» TASK TO CARRY OUT
Wherever the word "rise" occurs in the lines below, copy the whole line.

Dataset entries

+--

==> src/rtl/sar_pwr_mode.sv <==
module sar_pwr_mode
  import sar_ctl_pkg::*;
(
  input  logic     clk,
  input  logic     rst,
  input  logic     load,
  input  pd_code_e pd_code,
  input  logic     conv_done,
  input  logic     shdn_n,
  input  logic     sample,
  input  logic     hold,
  output logic     pwr_on,
  output logic     int_clk
);

  logic auto_pd;
  logic req_int;

  always_ff @(posedge clk) begin
    if (rst) begin
      auto_pd <= 1'b1;
      req_int <= 1'b0;
      int_clk <= 1'b0;
      pwr_on  <= 1'b0;
    end else begin
      if (load) begin
        unique case (pd_code)
          PD_EXTCLK: begin auto_pd <= 1'b0; req_int <= 1'b0; end
          PD_INTCLK: begin auto_pd <= 1'b0; req_int <= 1'b1; end
          PD_AUTO:   auto_pd <= 1'b1;
          default:   ;
        endcase
      end
      if (conv_done) int_clk <= req_int;
      pwr_on <= shdn_n & (~auto_pd | sample | hold);
    end
  end

  p_shdn_off_r14: assert property (@(posedge clk) disable iff (rst)
    !shdn_n |=> !pwr_on);

  p_clk_mode_at_end_r13: assert property (@(posedge clk) disable iff (rst)
    (int_clk != $past(int_clk)) |-> $past(conv_done));

endmodule

==> src/rtl/sar_serial_ctl.sv <==
module sar_serial_ctl
  import sar_ctl_pkg::*;
#(
  parameter int RES_BITS = 16
) (
  input  logic                clk,
  input  logic                rst,
  input  logic                cs_n,
  input  logic                sclk,
  input  logic                sdi,
  input  logic                shdn_n,
  input  logic                cmp_in,
  output logic                sdo,
  output logic                sdo_oe,
  output logic                busy,
  output logic                busy_oe,
  output logic                sample,
  output logic                hold,
  output logic [1:0]          mux_pos,
  output logic                mux_diff,
  output logic [RES_BITS-1:0] dac_code,
  output logic                pwr_on,
  output logic                int_clk
);

  logic     rise;
  logic     fall;
  logic     byte_done;
  logic     conv_done;
  pd_code_e pd_code;

  sar_edge_det u_edge (
    .clk       (clk),
    .rst       (rst),
    .sclk      (sclk),
    .cs_n      (cs_n),
    .sclk_rise (rise),
    .sclk_fall (fall)
  );

  sar_ctrl_rx u_rx (
    .clk       (clk),
    .rst       (rst),
    .cs_n      (cs_n),
    .rise      (rise),
    .sdi       (sdi),
    .conv_done (conv_done),
    .byte_done (byte_done),
    .pd_code   (pd_code),
    .sample    (sample),
    .hold      (hold),
    .mux_pos   (mux_pos),
    .mux_diff  (mux_diff)
  );

  sar_succ_approx #(.RES_BITS(RES_BITS)) u_sar (
    .clk       (clk),
    .rst       (rst),
    .cs_n      (cs_n),
    .rise      (rise),
    .fall      (fall),
    .start     (byte_done),
    .cmp_in    (cmp_in),
    .trial     (dac_code),
    .busy      (busy),
    .sdo       (sdo),
    .conv_done (conv_done)
  );

  sar_pwr_mode u_pwr (
    .clk       (clk),
    .rst       (rst),
    .load      (byte_done),
    .pd_code   (pd_code),
    .conv_done (conv_done),
    .shdn_n    (shdn_n),
    .sample    (sample),
    .hold      (hold),
    .pwr_on    (pwr_on),
    .int_clk   (int_clk)
  );

  always_ff @(posedge clk) begin
    if (rst) begin
      sdo_oe  <= 1'b0;
      busy_oe <= 1'b0;
    end else begin
      sdo_oe  <= ~cs_n;
      busy_oe <= ~cs_n;
    end
  end

  p_oe_follows_cs_r8: assert property (@(posedge clk) disable iff (rst)
    cs_n |=> (!sdo_oe && !busy_oe));

endmodule

==> config.mk <==
export PLATFORM = sky130hd
export DESIGN_NAME = sar_serial_ctl
export DESIGN_NICKNAME = d
export VERILOG_FILES = /design/src/rtl/sar_ctl_pkg.sv /design/src/rtl/sar_edge_det.sv /design/src/rtl/sar_ctrl_rx.sv /design/src/rtl/sar_succ_approx.sv /design/src/rtl/sar_pwr_mode.sv /design/src/rtl/sar_serial_ctl.sv
export SDC_FILE = /design/constraint.sdc
export NUM_CORES = 1
export LEC_CHECK = 0
export CAP_MARGIN = 10
export CORE_MARGIN = 2
export CORE_UTILIZATION = 45
export DETAILED_ROUTE_END_ITERATION = 6
export DONT_BUFFER_PORTS = 1
export PLACE_DENSITY = 0.71
export SKIP_LAST_GASP = 1
export SYNTH_ARGS = -nofsm -noshare
export SYNTH_HDL_FRONTEND = slang
export SYNTH_SLANG_ARGS = --single-unit
==> constraint.sdc <==
create_clock -name clk -period 1.8 [get_ports clk]
set_clock_uncertainty 0.05 [all_clocks]
set_input_delay 0.27 -clock clk [delete_from_list [all_inputs] [get_ports clk]]
set_output_delay 0.27 -clock clk [all_outputs]
set_load 0.01 [all_outputs]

+--

» THE ANSWER
  logic     rise;
    .sclk_rise (rise),
    .rise      (rise),
    .rise      (rise),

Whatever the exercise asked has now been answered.